Squat and Deadlift programming after injury
Hello,
Due to a great Nick D'agostino's advice in my last thread, I have switched to pause squats in order to rehab an inner-thigh injury. I ramp up the weight to a top set of 5.
It works just fine and at the moment I squat "heavy" twice\week, with a light session between. Monday heavy, Wednesday light, Friday heavy. The last heavy session was: 20kg*5 , 55kg*5 , 75kg*5 , 95kg*5 , 115kg*5 , 135kg*5. Next time every set would be 2.5kg heavier. All reps are paused squats. My all-time PR is 200kg for 4 reps (regular squat), so this is not heavy for me at the moment. It works great also in terms of pain, and I don't like to change things that work. But, regular squats are obviously better.
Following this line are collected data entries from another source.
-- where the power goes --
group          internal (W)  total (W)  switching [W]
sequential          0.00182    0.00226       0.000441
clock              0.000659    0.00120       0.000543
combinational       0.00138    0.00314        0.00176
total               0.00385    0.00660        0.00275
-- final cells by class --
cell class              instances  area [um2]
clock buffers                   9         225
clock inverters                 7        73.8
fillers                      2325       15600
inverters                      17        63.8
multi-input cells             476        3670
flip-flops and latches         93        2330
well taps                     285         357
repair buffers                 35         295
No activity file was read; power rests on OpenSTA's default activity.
--- src/sv/dls_pkg.sv ---
// Shared types and constants for the distance LOD level select block.
// No dependencies.
package dls_pkg;

  localparam int CAM_W        = 24;
  localparam int FAR_W        = 24;
  localparam int LVL_W        = 6;
  localparam int SQ_RAD_W     = 2 * FAR_W + 2;   // sum of three 24-bit squares
  localparam int SQ_ROOT_W    = SQ_RAD_W / 2;
  localparam int SQ_REM_W     = SQ_ROOT_W + 2;
  localparam int DIV_REM_W    = FAR_W + 1;
  localparam int CFG_IDX_W    = 3;
  localparam int DEF_COORD_BITS      = 24;
  localparam int DEF_RATIO_FRAC_BITS = 16;

  localparam logic [LVL_W-1:0] INVALID_LEVEL = 6'd63;
  localparam logic [FAR_W-1:0] FAR_RESET     = 24'd256000;

  typedef enum logic [CFG_IDX_W-1:0] {
    CFG_CAMERA_X   = 3'd0,
    CFG_CAMERA_Y   = 3'd1,
    CFG_CAMERA_Z   = 3'd2,
    CFG_FAR        = 3'd3,
    CFG_LEVEL_CNT  = 3'd4,
    CFG_HYST_EN    = 3'd5
  } cfg_idx_t;

  // data riding alongside the arithmetic through the cell chains
  typedef struct packed {
    logic             sat;
    logic [LVL_W-1:0] prior;
  } side_t;

endpackage

--- src/sv/dls_div_cell.sv ---
// One quotient bit cell of the restoring divider chain.
// Depends on dls_pkg.
module dls_div_cell #(
  parameter int Q_W = dls_pkg::DEF_RATIO_FRAC_BITS + 1
) (
  input  logic                          clk,
  input  logic                          rst_n,
  input  logic                          adv,
  input  logic [dls_pkg::FAR_W-1:0]     far,
  input  logic                          in_v,
  input  logic [dls_pkg::DIV_REM_W-1:0] in_rem,
  input  logic [Q_W-1:0]                in_bits,
  input  logic [Q_W-1:0]                in_q,
  input  dls_pkg::side_t                in_side,
  output logic                          out_v,
  output logic [dls_pkg::DIV_REM_W-1:0] out_rem,
  output logic [Q_W-1:0]                out_bits,
  output logic [Q_W-1:0]                out_q,
  output dls_pkg::side_t                out_side
);
  import dls_pkg::*;

  logic [DIV_REM_W-1:0] rem2;
  logic                 ge;
  logic                 v_r;
  logic [DIV_REM_W-1:0] rem_r;
  logic [Q_W-1:0]       bits_r, q_r;
  side_t                side_r;

  always_comb begin
    rem2 = {in_rem[DIV_REM_W-2:0], in_bits[Q_W-1]};
    ge   = (rem2 >= {1'b0, far});
  end

  always_ff @(posedge clk) begin
    if (!rst_n) begin
      v_r <= 1'b0;
    end else if (adv) begin
      v_r <= in_v;
    end
  end

  always_ff @(posedge clk) begin
    if (adv) begin
      rem_r  <= ge ? (rem2 - {1'b0, far}) : rem2;
      bits_r <= {in_bits[Q_W-2:0], 1'b0};
      q_r    <= {in_q[Q_W-2:0], ge};
      side_r <= in_side;
    end
  end

  assign out_v    = v_r;
  assign out_rem  = rem_r;
  assign out_bits = bits_r;
  assign out_q    = q_r;
  assign out_side = side_r;

endmodule
File: src/sv/dls_pkg.sv
// Shared types and constants for the distance LOD level select block.
// No dependencies.
package dls_pkg;

  localparam int CAM_W        = 24;
  localparam int FAR_W        = 24;
  localparam int LVL_W        = 6;
  localparam int SQ_RAD_W     = 2 * FAR_W + 2;   // sum of three 24-bit squares
  localparam int SQ_ROOT_W    = SQ_RAD_W / 2;
  localparam int SQ_REM_W     = SQ_ROOT_W + 2;
  localparam int DIV_REM_W    = FAR_W + 1;
  localparam int CFG_IDX_W    = 3;
  localparam int DEF_COORD_BITS      = 24;
  localparam int DEF_RATIO_FRAC_BITS = 16;

  localparam logic [LVL_W-1:0] INVALID_LEVEL = 6'd63;
  localparam logic [FAR_W-1:0] FAR_RESET     = 24'd256000;

  typedef enum logic [CFG_IDX_W-1:0] {
    CFG_CAMERA_X   = 3'd0,
    CFG_CAMERA_Y   = 3'd1,
    CFG_CAMERA_Z   = 3'd2,
    CFG_FAR        = 3'd3,
    CFG_LEVEL_CNT  = 3'd4,
    CFG_HYST_EN    = 3'd5
  } cfg_idx_t;

  // data riding alongside the arithmetic through the cell chains
  typedef struct packed {
    logic             sat;
    logic [LVL_W-1:0] prior;
  } side_t;

endpackage

File: src/sv/dls_sqrt_cell.sv
// One digit cell of the square root chain: two radicand bits per cell.
// Depends on dls_pkg.
module dls_sqrt_cell (
  input  logic                          clk,
  input  logic                          rst_n,
  input  logic                          adv,
  input  logic                          in_v,
  input  logic [dls_pkg::SQ_RAD_W-1:0]  in_rad,
  input  logic [dls_pkg::SQ_REM_W-1:0]  in_rem,
  input  logic [dls_pkg::SQ_ROOT_W-1:0] in_root,
  input  dls_pkg::side_t                in_side,
  output logic                          out_v,
  output logic [dls_pkg::SQ_RAD_W-1:0]  out_rad,
  output logic [dls_pkg::SQ_REM_W-1:0]  out_rem,
  output logic [dls_pkg::SQ_ROOT_W-1:0] out_root,
  output dls_pkg::side_t                out_side
);
  import dls_pkg::*;

  logic [SQ_REM_W-1:0] rem2, trial;
  logic                ge;
  logic                v_r;
  logic [SQ_RAD_W-1:0] rad_r;
  logic [SQ_REM_W-1:0] rem_r;
  logic [SQ_ROOT_W-1:0] root_r;
  side_t               side_r;

  always_comb begin
    rem2  = {in_rem[SQ_REM_W-3:0], in_rad[SQ_RAD_W-1 -: 2]};
    trial = {in_root, 2'b01};
    ge    = (rem2 >= trial);
  end

  always_ff @(posedge clk) begin
    if (!rst_n) begin
      v_r <= 1'b0;
    end else if (adv) begin
      v_r <= in_v;
    end
  end

  always_ff @(posedge clk) begin
    if (adv) begin
      rad_r  <= {in_rad[SQ_RAD_W-3:0], 2'b00};
      rem_r  <= ge ? (rem2 - trial) : rem2;
      root_r <= {in_root[SQ_ROOT_W-2:0], ge};
      side_r <= in_side;
    end
  end

  assign out_v    = v_r;
  assign out_rad  = rad_r;
  assign out_rem  = rem_r;
  assign out_root = root_r;
  assign out_side = side_r;

endmodule

File: config.mk
export PLATFORM = sky130hd
export DESIGN_NAME = dls_sqrt_cell
export DESIGN_NICKNAME = d
export VERILOG_FILES = /design/src/sv/dls_pkg.sv /design/src/sv/dls_sqrt_cell.sv
export SDC_FILE = /design/constraint.sdc
export NUM_CORES = 1
export LEC_CHECK = 0
export BUFFER_PORTS_ARGS = -buffer_cell sky130_fd_sc_hd__clkbuf_2
export CAP_MARGIN = 20
export CORE_ASPECT_RATIO = 0.9
export CORE_MARGIN = 10
export CORE_UTILIZATION = 43
export DETAILED_ROUTE_END_ITERATION = 8
export GPL_ROUTABILITY_DRIVEN = 0
export GPL_TIMING_DRIVEN = 0
export PLACE_DENSITY = 0.77
export SKIP_LAST_GASP = 1
export SYNTH_ARGS = -nofsm -noshare
export SYNTH_HDL_FRONTEND = slang
export SYNTH_SLANG_ARGS = --single-unit
File: constraint.sdc
create_clock -name clk -period 3.15 [get_ports clk]
set_input_delay 0.4725 -clock clk [delete_from_list [all_inputs] [get_ports clk]]
set_output_delay 0.4725 -clock clk [all_outputs]
set_load 0.03 [all_outputs]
When do you think I should switch back to regular squats, and how shall I do so? at the moment, pain still exist but lower than before. I think that regular squats with stretch reflex would be a bit more painful but I guess it would be okay with probably 100kg-115kg. What would you suggest in that field?
About the deadlift,
I'm competitive athlete, hopefully worlds level at 2021 / 2022 (not in a lifting sport of course), and I figured out that the grip benefit out of the mixed grip doesn't worth the risk of rupturing the bicep. Hook grip is a problem since my fingers are too short, with thick palm. At the moment I deadlift once a week, at Friday. I do a "heavy" set of 5 with a double overhand grip and than a heavy single with straps. I increase the weight in the set of 5 every 2 weeks in order to, of course, build grip strength.
So it looks like this at the moment:
warmup (70kg, 100kg, 130kg), 145kg*5 double overhand, 165kg*1 with straps, 180kg*1 with straps.
Adding 5kg/week to the top set. My all time PR is 200kg*5, so I guess it will start being difficult around 190kg-200kg.
In terms of grip, 145kg*5 double-overhand is difficult. I would probably succeed pulling 147.5kg*5 next time, but surely not much more than that in terms of grip strength. Probably not heavier than 150kg*5.
What do you think about my deadlift programming, and would you change it?